Start of Block

## src/ssq_pkg.sv

```systemverilog
// Package with constants and types of the supply and reset sequencer
package ssq_pkg;

  // Register byte offsets
  localparam logic [11:0] OFS_DIAG = 12'h000;
  localparam logic [11:0] OFS_CTRL = 12'h004;
  localparam logic [11:0] OFS_STAT = 12'h008;
  localparam logic [11:0] OFS_IRQ_STAT = 12'h00C;
  localparam logic [11:0] OFS_IRQ_MASK = 12'h010;

  // Diagnosis and interrupt bit positions (same layout)
  localparam int BIT_LOAD0 = 0;
  localparam int BIT_LOAD1 = 1;
  localparam int BIT_PUMP_UV = 2;
  localparam int BIT_PUMP_WARN = 3;
  localparam int BIT_RST = 4;
  localparam int EVT_W = 5;

  // Control bit positions
  localparam int BIT_CLOCK_WATCHDOG_ENABLE = 0;
  localparam int BIT_CHEN0 = 1;

  // Status bit positions
  localparam int BIT_READY = 0;
  localparam int BIT_SLEEP = 1;
  localparam int BIT_WD_FAULT = 2;
  localparam int BIT_FAULT_PIN = 3;

  // Synchroniser lanes
  localparam int SY_LOGIC = 0;
  localparam int SY_ANALOG = 1;
  localparam int SY_REF = 2;
  localparam int SY_LOAD0 = 3;
  localparam int SY_PUMP_UV = 5;
  localparam int SY_PUMP_WARN = 6;
  localparam int SY_EXT_RST = 7;
  localparam int SY_CLK_PIN = 8;
  localparam int SY_FAULT_IN = 9;
  localparam int SY_W = 10;

  // Timing
  localparam int CLK_PERIOD_NS = 25;
  localparam int POR_TIME_NS = 64000;
  localparam int POR_CYC = (POR_TIME_NS + CLK_PERIOD_NS - 1) / CLK_PERIOD_NS;
  localparam int CLK_MISS_NS = 1000;
  localparam int MISS_CYC = CLK_MISS_NS / CLK_PERIOD_NS;

  // Reset values
  localparam logic [11:0] POR_CNT_RST = 12'h000;
  localparam logic [5:0] WD_CNT_RST = 6'h00;
  localparam logic [31:0] RDATA_RST = 32'h0000_0000;

  typedef enum logic [1:0] {
    ST_SLEEP,
    ST_RESET,
    ST_HOLD,
    ST_RUN
  } ssq_state_type;

endpackage

```

## src/ssq_sequencer.sv

```systemverilog
// Supply supervision, reset and sleep sequencing with APB registers
//
// How it works
// RL1: Load supply low disables that channel's stage and flags it.
// RL2: Analog or reference supply low holds internal logic in reset.
// RL3: Logic supply low holds internal logic in reset.
// RL4: Reset held until supplies good, then fixed hold time before release.
// RL5: Port accesses refused until hold time elapsed; host waits too.
// RL6: Armed clock watchdog holds reset when input clock stops or slows.
// RL7: Every exit from reset sets the reset-occurred flag.
// RL8: Any access to the diagnosis register clears reset-occurred flag.
// RL9: Pump undervoltage disables output stages and sets its flag.
// RL10: Pump below warning level sets the separate warning flag.
// RL11: Pump between warning and undervoltage keeps outputs running.
// RL12: Any core supply low puts the device into sleep.
// RL13: Sleep ends by itself once all core supplies are good.
// RL14: Sleep acts as reset; exit runs the full hold sequence.
// RL15: External reset low keeps reset, fault low, port disabled.
// RL16: Hold count starts first cycle after external reset rises; here it starts only once the two-flop synchronised reset pin reads high.
// RL17: Fault output pulled low in every internal reset state.
// RL18: Supply monitor outputs synchronised before use.
//
// Our own choices: the APB interface to the registers and the register offsets.
`timescale 1ns/10ps
module ssq_sequencer (
  // Clock, reset, enable
  input wire logic pclk,
  input wire logic presetn,
  input wire logic ce,
  // APB slave
  input wire logic psel,
  input wire logic penable,
  input wire logic pwrite,
  input wire logic [11:0] paddr,
  input wire logic [31:0] pwdata,
  output logic [31:0] prdata,
  output logic pready,
  output logic pslverr,
  // Supply monitors, high when above threshold
  input wire logic logic_supply,
  input wire logic analog_supply,
  input wire logic reference_supply,
  input wire logic [1:0] channel_load_supply,
  input wire logic pump_output_voltage,
  input wire logic pump_above_warning,
  // Host pins
  input wire logic external_reset_n,
  input wire logic clock_pin,
  // Open-drain fault pin
  input wire logic fault_out_n_i,
  output logic fault_out_n_o,
  output logic fault_out_n_oe_n,
  // Block outputs
  output logic [1:0] stage_enable,
  output logic internal_reset_n,
  output logic sleep_mode,
  output logic irq
);

  typedef struct packed {
    ssq_pkg::ssq_state_type state;
    logic [11:0] por_cnt;
    logic [5:0] wd_cnt;
    logic wd_fault;
    logic clk_prev;
    logic clock_watchdog_enable;
    logic [1:0] chen;
    logic diag_rst;
    logic [ssq_pkg::EVT_W-1:0] irq_stat;
    logic [ssq_pkg::EVT_W-1:0] irq_mask;
    logic [1:0] stage_en;
    logic [31:0] rdata;
  } ssq_regs_type;

  ssq_regs_type r_ff;
  ssq_regs_type nxt_r;
  logic [ssq_pkg::SY_W-1:0] raw;
  logic [ssq_pkg::SY_W-1:0] sy;
  logic supply_ok;
  logic ext_ok;
  logic [1:0] load_low;
  logic pump_uv;
  logic pump_warn;
  logic run;
  logic setup;
  logic access;
  logic mapped;
  logic wr_ok;
  logic acc_ok;
  logic clk_edge;
  logic [ssq_pkg::EVT_W-1:0] evt;
  logic [ssq_pkg::EVT_W-1:0] diag;

  assign raw = {fault_out_n_i, clock_pin, external_reset_n,
                pump_above_warning, pump_output_voltage,
                channel_load_supply, reference_supply, analog_supply,
                logic_supply};

  // RL18: synchronise monitor inputs
  ssq_sync #(
    .W(ssq_pkg::SY_W)
  ) u_sync (
    .pclk(pclk),
    .presetn(presetn),
    .ce(ce),
    .async_in(raw),
    .sync_out(sy)
  );

  // RL12: any core supply low means sleep
  assign supply_ok = sy[ssq_pkg::SY_LOGIC] & sy[ssq_pkg::SY_ANALOG] &
                     sy[ssq_pkg::SY_REF];
  assign ext_ok = sy[ssq_pkg::SY_EXT_RST];
  assign load_low = ~sy[ssq_pkg::SY_LOAD0 +: 2];
  assign pump_uv = ~sy[ssq_pkg::SY_PUMP_UV];
  assign pump_warn = ~sy[ssq_pkg::SY_PUMP_WARN];
  assign run = (r_ff.state == ssq_pkg::ST_RUN);
  assign clk_edge = sy[ssq_pkg::SY_CLK_PIN] & ~r_ff.clk_prev;

  // APB decode; zero wait states
  assign setup = psel & ~penable;
  assign access = psel & penable;
  assign mapped = (paddr == ssq_pkg::OFS_DIAG) ||
                  (paddr == ssq_pkg::OFS_CTRL) ||
                  (paddr == ssq_pkg::OFS_STAT) ||
                  (paddr == ssq_pkg::OFS_IRQ_STAT) ||
                  (paddr == ssq_pkg::OFS_IRQ_MASK);
  // RL5: refuse access until released
  assign acc_ok = access & run & mapped;
  assign wr_ok = acc_ok & pwrite;
  assign pready = 1'b1;
  assign pslverr = access & ~(run & mapped);
  assign prdata = r_ff.rdata;

  // RL1: load flags live in diagnosis
  always_comb begin
    diag = '0;
    diag[ssq_pkg::BIT_LOAD0] = load_low[0];
    diag[ssq_pkg::BIT_LOAD1] = load_low[1];
    diag[ssq_pkg::BIT_PUMP_UV] = pump_uv;
    diag[ssq_pkg::BIT_PUMP_WARN] = pump_warn;
    diag[ssq_pkg::BIT_RST] = r_ff.diag_rst;
  end

  always_comb begin
    nxt_r = r_ff;
    evt = '0;
    nxt_r.clk_prev = sy[ssq_pkg::SY_CLK_PIN];

    // RL6: watchdog counts cycles between rising clock pin edges
    if (clk_edge) begin
      nxt_r.wd_cnt = ssq_pkg::WD_CNT_RST;
    end else if (r_ff.wd_cnt != 6'(ssq_pkg::MISS_CYC)) begin
      nxt_r.wd_cnt = r_ff.wd_cnt + 6'h01;
    end
    // Latched until external reset or power loss
    if (!ext_ok || !supply_ok) begin
      nxt_r.wd_fault = 1'b0;
    end else if (r_ff.clock_watchdog_enable && r_ff.wd_cnt == 6'(ssq_pkg::MISS_CYC)) begin
      nxt_r.wd_fault = 1'b1;
    end

    case (r_ff.state)
      ssq_pkg::ST_SLEEP: begin
        // RL13: leave sleep without host action
        if (supply_ok) begin
          nxt_r.state = ssq_pkg::ST_RESET;
        end
      end
      ssq_pkg::ST_RESET: begin
        // RL16: hold count starts right after release
        if (ext_ok && !r_ff.wd_fault) begin
          nxt_r.state = ssq_pkg::ST_HOLD;
          nxt_r.por_cnt = ssq_pkg::POR_CNT_RST;
        end
      end
      ssq_pkg::ST_HOLD: begin
        // RL4: fixed hold before release
        if (r_ff.por_cnt == 12'(ssq_pkg::POR_CYC - 1)) begin
          nxt_r.state = ssq_pkg::ST_RUN;
          evt[ssq_pkg::BIT_RST] = 1'b1;
        end else begin
          nxt_r.por_cnt = r_ff.por_cnt + 12'h001;
        end
      end
      ssq_pkg::ST_RUN: begin
        nxt_r.state = ssq_pkg::ST_RUN;
      end
      default: begin
        nxt_r.state = ssq_pkg::ST_SLEEP;
      end
    endcase

    // RL15: external reset overrides, watchdog too
    if (!ext_ok || r_ff.wd_fault) begin
      nxt_r.state = ssq_pkg::ST_RESET;
      evt[ssq_pkg::BIT_RST] = 1'b0;
    end
    // RL2: supply loss wins over all
    // RL3: logic supply included
    // RL14: sleep restarts whole sequence
    if (!supply_ok) begin
      nxt_r.state = ssq_pkg::ST_SLEEP;
      evt[ssq_pkg::BIT_RST] = 1'b0;
    end

    // Internal reset clears software control
    if (!run) begin
      nxt_r.clock_watchdog_enable = 1'b0;
      nxt_r.chen = 2'b00;
    end

    // Register writes
    if (wr_ok) begin
      if (paddr == ssq_pkg::OFS_CTRL) begin
        nxt_r.clock_watchdog_enable = pwdata[ssq_pkg::BIT_CLOCK_WATCHDOG_ENABLE];
        nxt_r.chen = pwdata[ssq_pkg::BIT_CHEN0 +: 2];
      end else if (paddr == ssq_pkg::OFS_IRQ_STAT) begin
        nxt_r.irq_stat = r_ff.irq_stat & ~pwdata[ssq_pkg::EVT_W-1:0];
      end else if (paddr == ssq_pkg::OFS_IRQ_MASK) begin
        nxt_r.irq_mask = pwdata[ssq_pkg::EVT_W-1:0];
      end
    end

    // RL8: diagnosis access clears reset flag
    if (acc_ok && paddr == ssq_pkg::OFS_DIAG) begin
      nxt_r.diag_rst = 1'b0;
    end
    // RL7: exit from reset sets flag; set wins
    if (evt[ssq_pkg::BIT_RST]) begin
      nxt_r.diag_rst = 1'b1;
    end

    // RL10: warning flag source
    evt[ssq_pkg::BIT_PUMP_WARN] = pump_warn;
    evt[ssq_pkg::BIT_PUMP_UV] = pump_uv;
    evt[ssq_pkg::BIT_LOAD0] = load_low[0];
    evt[ssq_pkg::BIT_LOAD1] = load_low[1];
    // Set after clear so a same-cycle event survives
    nxt_r.irq_stat = nxt_r.irq_stat | evt;

    // RL1: per-channel load supply gate
    // RL9: pump undervoltage gate
    // RL11: warning alone does not gate
    // Outputs stay off until watchdog armed
    nxt_r.stage_en = (run && r_ff.clock_watchdog_enable && !pump_uv) ?
                     (r_ff.chen & ~load_low) : 2'b00;

    // Read data captured in setup phase
    if (setup) begin
      if (paddr == ssq_pkg::OFS_DIAG) begin
        nxt_r.rdata = {27'h000_0000, diag};
      end else if (paddr == ssq_pkg::OFS_CTRL) begin
        nxt_r.rdata = {29'h0000_0000, r_ff.chen, r_ff.clock_watchdog_enable};
      end else if (paddr == ssq_pkg::OFS_STAT) begin
        nxt_r.rdata = {28'h000_0000, sy[ssq_pkg::SY_FAULT_IN],
                       r_ff.wd_fault,
                       r_ff.state == ssq_pkg::ST_SLEEP, run};
      end else if (paddr == ssq_pkg::OFS_IRQ_STAT) begin
        nxt_r.rdata = {27'h000_0000, r_ff.irq_stat};
      end else if (paddr == ssq_pkg::OFS_IRQ_MASK) begin
        nxt_r.rdata = {27'h000_0000, r_ff.irq_mask};
      end else begin
        nxt_r.rdata = ssq_pkg::RDATA_RST;
      end
    end
  end

  always_ff @(posedge pclk or negedge presetn) begin
    if (!presetn) begin
      r_ff <= '{state: ssq_pkg::ST_SLEEP,
                por_cnt: ssq_pkg::POR_CNT_RST,
                wd_cnt: ssq_pkg::WD_CNT_RST,
                rdata: ssq_pkg::RDATA_RST,
                default: '0};
    end else if (ce) begin
      r_ff <= nxt_r;
    end
  end

  // RL17: fault pin low in reset or on supply faults
  assign fault_out_n_o = 1'b0;
  assign fault_out_n_oe_n = run & ~pump_uv & ~(|load_low);
  assign stage_enable = r_ff.stage_en;
  assign internal_reset_n = run;
  assign sleep_mode = (r_ff.state == ssq_pkg::ST_SLEEP);
  assign irq = |(r_ff.irq_stat & r_ff.irq_mask);
endmodule

```

## src/ssq_sync.sv

```systemverilog
// Two-flop synchroniser, one lane per bit
`timescale 1ns/10ps
module ssq_sync #(
  parameter int W = 1
) (
  // Clock, reset, enable
  input wire logic pclk,
  input wire logic presetn,
  input wire logic ce,
  // Lanes
  input wire logic [W-1:0] async_in,
  output logic [W-1:0] sync_out
);

  genvar i;
  generate
    for (i = 0; i < W; i++) begin : g_lane
      logic meta_ff;
      logic sync_ff;
      always_ff @(posedge pclk or negedge presetn) begin
        if (!presetn) begin
          meta_ff <= 1'b0;
          sync_ff <= 1'b0;
        end else if (ce) begin
          meta_ff <= async_in[i];
          sync_ff <= meta_ff;
        end
      end
      assign sync_out[i] = sync_ff;
    end
  endgenerate

endmodule
```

End of Block

What the task requires: Look through the data above. Each line containing the word "registers" needs to be copied.

Solution below:
// Supply supervision, reset and sleep sequencing with APB registers
// Our own choices: the APB interface to the registers and the register offsets.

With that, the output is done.